И грянул гром, услышь крик мой... - Милдред Тэйлор 18 стр.


– Привет, Кэсси, – поздоровался со мной мистер Моррисон. – Папа проснулся?

– Да, сэр. Он сегодня уже с утра сидит, а не лежит.

– А разве я тебе не говорил, что его ничем не удержишь в постели?

– Да, сэр, говорили.

Он слез с фургона и направился к дому.

– Мистер Моррисон, хотите, я распрягу Джека?

– Не надо, Кэсси, пусть как есть. Я только поговорю с папой и тут же вернусь.

– Ну, ну, старина Джек, – похлопала я мула по спине, наблюдая, как мистер Моррисон входит в боковую дверь.

Сначала я хотела было вернуться на свое место на ступеньках, но передумала. Вместо этого я осталась с Джеком, пытаясь разобраться в том, что только что услышала. Вскоре из дома появился мистер Моррисон. Он зашел на конюшню и вышел оттуда с сажалкой – инструментом, похожим на плуг с маленьким круглым контейнером посредине, из которого высыпаются семена. Он положил сажалку в фургон.

– А куда вы едете, мистер Моррисон?

– На участок к мистеру Уиггинсу. Я виделся сегодня утром с мистером Уиггинсом, и он спросил, нельзя ли воспользоваться папиной сажалкой.
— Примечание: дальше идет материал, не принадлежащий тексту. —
## src/rtl/icache_sa.sv

```systemverilog
// Two-way set-associative instruction cache with LRU replacement and whole-cache flush.
// Optional perf counters (hit_count/miss_count) built when ICACHE_SA_PERF_EN is defined.
module icache_sa #(
    parameter int ADDR_WIDTH      = 32,
    parameter int SETS            = 8,
    parameter int WORDS_PER_BLOCK = 4
) (
    input  logic                                        clock,
    input  logic                                        reset,
    input  logic                                        fetch,
    input  logic [ADDR_WIDTH-1:0]                       address,
    input  logic                                        flush,
    output logic [31:0]                                 instruction,
    output logic                                        busywait,
    output logic                                        mem_read,
    output logic [ADDR_WIDTH-$clog2(WORDS_PER_BLOCK)-3:0] mem_address,
    input  logic [32*WORDS_PER_BLOCK-1:0]               mem_readdata,
    input  logic                                        mem_busywait
`ifdef ICACHE_SA_PERF_EN
    ,
    output logic [31:0]                                 hit_count,
    output logic [31:0]                                 miss_count
`endif
);
    localparam int OFF_W  = $clog2(WORDS_PER_BLOCK);
    localparam int IDX_W  = $clog2(SETS);
    localparam int TAG_W  = ADDR_WIDTH - IDX_W - OFF_W - 2;
    localparam int BLK_W  = 32 * WORDS_PER_BLOCK;
    localparam int OFF_WS = (OFF_W > 0) ? OFF_W : 1;

    typedef enum logic [1:0] {IDLE, MEM_READ, FILL, FLUSH} state_t;

    state_t state, next;

    logic [1:0][SETS-1:0] valid;
    logic [SETS-1:0]      lru;
    logic [TAG_W-1:0]     tags   [2][SETS];
    logic [BLK_W-1:0]     data_q [2][SETS];
    logic [BLK_W-1:0]     blk_q;
    logic                 flush_pending;

    logic [TAG_W-1:0]  tag;
    logic [IDX_W-1:0]  idx;
    logic [OFF_WS-1:0] offset;
    logic [1:0]        way_hit;
    logic              hit, hit_way, victim, flush_due;
    logic [BLK_W-1:0]  sel_blk;
    logic              unused;

    assign tag    = address[ADDR_WIDTH-1:IDX_W+OFF_W+2];
    assign idx    = address[IDX_W+OFF_W+1:OFF_W+2];
    assign unused = ^address[1:0];

    generate
        if (OFF_W > 0) begin : g_off
            assign offset = address[OFF_W+1:2];
        end else begin : g_nooff
            assign offset = '0;
        end
    endgenerate

    assign mem_address = address[ADDR_WIDTH-1:OFF_W+2];

    always_comb begin
        for (int w = 0; w < 2; w++)
            way_hit[w] = valid[w][idx] && (tags[w][idx] == tag);
    end

    assign hit       = fetch && (|way_hit);
    assign hit_way   = way_hit[1];
    assign sel_blk   = data_q[hit_way][idx];
    assign instruction = hit ? sel_blk[32*offset +: 32] : 32'd0;
    assign flush_due = flush || flush_pending;
    // Fill into an empty way first; only evict by LRU when the set is full.
    assign victim    = !valid[0][idx] ? 1'b0 : (!valid[1][idx] ? 1'b1 : lru[idx]);

    always_comb begin
        next     = state;
        busywait = 1'b1;
        mem_read = 1'b0;
        case (state)
            IDLE: begin
                busywait = flush_due || (fetch && !hit);
                if (flush_due)          next = FLUSH;
                else if (fetch && !hit) next = MEM_READ;
            end
            MEM_READ: begin
                mem_read = 1'b1;
                if (!mem_busywait) next = FILL;
            end
            FILL:    next = IDLE;
            FLUSH:   next = IDLE;
            default: next = IDLE;
        endcase
    end

    always_ff @(posedge clock) begin
        if (reset) begin
            state         <= IDLE;
            valid         <= '0;
            lru           <= '0;
            flush_pending <= 1'b0;
        end else begin
            state <= next;
            case (state)
                IDLE: if (hit) lru[idx] <= ~hit_way;
                MEM_READ: if (flush) flush_pending <= 1'b1;
                FILL: begin
                    valid[victim][idx] <= 1'b1;
                    lru[idx]           <= ~victim;
                    if (flush) flush_pending <= 1'b1;
                end
                FLUSH: begin
                    valid         <= '0;
                    lru           <= '0;
                    flush_pending <= 1'b0;
                end
                default: ;
            endcase
        end
    end

    // Tag/data storage needs no reset; valid bits gate every use.
    always_ff @(posedge clock) begin
        if (state == MEM_READ && !mem_busywait) blk_q <= mem_readdata;
        if (state == FILL && !reset) begin
            tags[victim][idx]   <= tag;
            data_q[victim][idx] <= blk_q;
        end
    end

`ifdef ICACHE_SA_PERF_EN
    always_ff @(posedge clock) begin
        if (reset) begin
            hit_count  <= '0;
            miss_count <= '0;
        end else begin
            if (state == IDLE && hit)         hit_count  <= hit_count + 32'd1;
            if (state == IDLE && next == MEM_READ) miss_count <= miss_count + 32'd1;
        end
    end
`endif
endmodule

```
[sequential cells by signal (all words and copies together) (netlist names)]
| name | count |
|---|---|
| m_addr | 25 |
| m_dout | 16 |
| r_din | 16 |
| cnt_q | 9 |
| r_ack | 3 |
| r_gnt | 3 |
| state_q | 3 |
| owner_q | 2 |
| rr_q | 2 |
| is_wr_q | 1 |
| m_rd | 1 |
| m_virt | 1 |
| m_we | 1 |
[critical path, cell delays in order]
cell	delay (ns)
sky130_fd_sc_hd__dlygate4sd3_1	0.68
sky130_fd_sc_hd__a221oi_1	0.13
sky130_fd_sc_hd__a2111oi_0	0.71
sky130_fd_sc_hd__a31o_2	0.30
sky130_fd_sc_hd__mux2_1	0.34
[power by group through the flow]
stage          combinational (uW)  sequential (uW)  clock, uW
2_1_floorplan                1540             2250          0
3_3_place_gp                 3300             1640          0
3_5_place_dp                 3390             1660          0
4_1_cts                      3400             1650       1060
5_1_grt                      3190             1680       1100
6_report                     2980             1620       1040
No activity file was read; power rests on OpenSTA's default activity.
### src/rtl/pdp8_pkg.sv
// Shared PDP-8 core definitions: word/address widths and instruction fetch unit types.
package pdp8_pkg;

    localparam int ADDR_WIDTH     = 12;
    localparam int DATA_WIDTH     = 12;
    localparam int IFU_RD_LATENCY = 1;

    typedef enum logic [1:0] {
        IDLE = 2'd0,
        REQ  = 2'd1,
        WAIT = 2'd2,
        HOLD = 2'd3
    } ifu_state_t;

endpackage

### src/rtl/ifu_fetch_ctrl_if.sv
// Fetch-side buses: the memory read port and the instruction hand-off to the decoder.
interface ifu_fetch_ctrl_if;
    import pdp8_pkg::*;

    logic                  ifu_rd_req;
    logic [ADDR_WIDTH-1:0] ifu_rd_addr;
    logic [DATA_WIDTH-1:0] ifu_rd_data;
    logic                  ifu_valid;
    logic [DATA_WIDTH-1:0] ifu_instr;
    logic [ADDR_WIDTH-1:0] ifu_pc;
    logic                  dec_ready;

    modport master (
        output ifu_rd_req, ifu_rd_addr, ifu_valid, ifu_instr, ifu_pc,
        input  ifu_rd_data, dec_ready
    );

    modport slave (
        input  ifu_rd_req, ifu_rd_addr, ifu_valid, ifu_instr, ifu_pc,
        output ifu_rd_data, dec_ready
    );

endinterface

### src/rtl/ifu_fetch_ctrl.sv
// Instruction fetch controller: one read per instruction, fixed read latency,
// valid/ready hand-off to the decoder and PC redirects from execute.
module ifu_fetch_ctrl
    import pdp8_pkg::*;
#(
    parameter int RD_LATENCY = IFU_RD_LATENCY
) (
    input  logic                  clk,
    input  logic                  reset,
    input  logic                  start,
    input  logic [ADDR_WIDTH-1:0] start_addr,
    input  logic                  halt,
    input  logic                  exe_redirect,
    input  logic [ADDR_WIDTH-1:0] exe_target,
    ifu_fetch_ctrl_if.master      bus
);

    localparam int              CNT_W    = $clog2(RD_LATENCY + 1);
    localparam logic [CNT_W-1:0] CNT_LOAD = CNT_W'(RD_LATENCY - 1);

    ifu_state_t            state, state_nxt;
    logic [ADDR_WIDTH-1:0] pc, pc_nxt;
    logic [CNT_W-1:0]      cnt, cnt_nxt;
    logic                  discard, discard_nxt;
    logic                  valid_q, valid_nxt;
    logic [DATA_WIDTH-1:0] instr_q, instr_nxt;
    logic [ADDR_WIDTH-1:0] ipc_q, ipc_nxt;
    logic                  rd_req;
    logic [ADDR_WIDTH-1:0] rd_addr;

    logic rd_done;
    logic drop;
    logic handshake;

    assign rd_done   = (cnt == '0);
    // A redirect landing on the data-return cycle drops that data as well.
    assign drop      = discard | exe_redirect;
    assign handshake = valid_q & bus.dec_ready;

    always_ff @(posedge clk) begin
        if (reset) begin
            state   <= IDLE;
            pc      <= '0;
            cnt     <= '0;
            discard <= 1'b0;
            valid_q <= 1'b0;
            instr_q <= '0;
            ipc_q   <= '0;
        end else begin
            state   <= state_nxt;
            pc      <= pc_nxt;
            cnt     <= cnt_nxt;
            discard <= discard_nxt;
            valid_q <= valid_nxt;
            instr_q <= instr_nxt;
            ipc_q   <= ipc_nxt;
        end
    end

    always_comb begin
        state_nxt = state;
        case (state)
            IDLE: if (start && !halt) state_nxt = REQ;
            REQ:  state_nxt = WAIT;
            WAIT: if (rd_done) state_nxt = drop ? REQ : HOLD;
            HOLD: begin
                if (exe_redirect)   state_nxt = REQ;
                else if (handshake) state_nxt = halt ? IDLE : REQ;
            end
            default: state_nxt = IDLE;
        endcase
    end

    always_comb begin
        pc_nxt      = pc;
        cnt_nxt     = cnt;
        discard_nxt = discard;
        valid_nxt   = valid_q;
        instr_nxt   = instr_q;
        ipc_nxt     = ipc_q;
        rd_req      = 1'b0;
        rd_addr     = '0;
        case (state)
            IDLE: begin
                if (start && !halt) pc_nxt = start_addr;
            end
            REQ: begin
                rd_req  = 1'b1;
                rd_addr = pc;
                cnt_nxt = CNT_LOAD;
                if (exe_redirect) begin
                    pc_nxt      = exe_target;
                    discard_nxt = 1'b1;
                end
            end
            WAIT: begin
                if (!rd_done) cnt_nxt = cnt - 1'b1;
                if (exe_redirect) pc_nxt = exe_target;
                if (rd_done) begin
                    if (drop) begin
                        discard_nxt = 1'b0;
                    end else begin
                        instr_nxt = bus.ifu_rd_data;
                        ipc_nxt   = pc;
                        valid_nxt = 1'b1;
                        pc_nxt    = pc + 1'b1;
                    end
                end else if (exe_redirect) begin
                    discard_nxt = 1'b1;
                end
            end
            HOLD: begin
                if (exe_redirect) begin
                    valid_nxt = 1'b0;
                    pc_nxt    = exe_target;
                end else if (handshake) begin
                    valid_nxt = 1'b0;
                end
            end
            default: ;
        endcase
    end

    assign bus.ifu_rd_req  = rd_req;
    assign bus.ifu_rd_addr = rd_addr;
    assign bus.ifu_valid   = valid_q;
    assign bus.ifu_instr   = instr_q;
    assign bus.ifu_pc      = ipc_q;

endmodule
У него нет фургона, и я взялся спросить у папы: если папа скажет добро, я привезу ему сажалку.

– А разве не поздно сажать-то?

– Ну, для того, что задумал мистер Уиггинс, не поздно. Он решил посадить у себя яровую кукурузу. В сентябре созреет.

– Мистер Моррисон, а можно мне с вами? – спросила я, когда он уже садился на козлы фургона.

– Что ж, буду только рад такой компании, Кэсси. Но тебе надо сперва спросить у мамы.

Я бросилась бегом домой. Мальчики теперь тоже были в маминой и папиной комнате и, когда я спросила, можно ли ехать с мистером Моррисоном к Крошке Уилли, Малыш и Кристофер-Джон, конечно, тоже захотели.

– Мистер Моррисон согласится, мама.

– Ладно, надеюсь, вы не помешаете ему. А ты поедешь, Стейси?

Стейси сидел напротив папы и с унынием смотрел на его сломанную ногу.

– Иди, сынок, – сказал папа мягко. – Сейчас дел здесь никаких нет. Воспользуйся случаем поболтать с Крошкой Уилли.

– Ты уверен, папа, что я тебе не понадоблюсь?

– Иди, иди, прокатись в свое удовольствие.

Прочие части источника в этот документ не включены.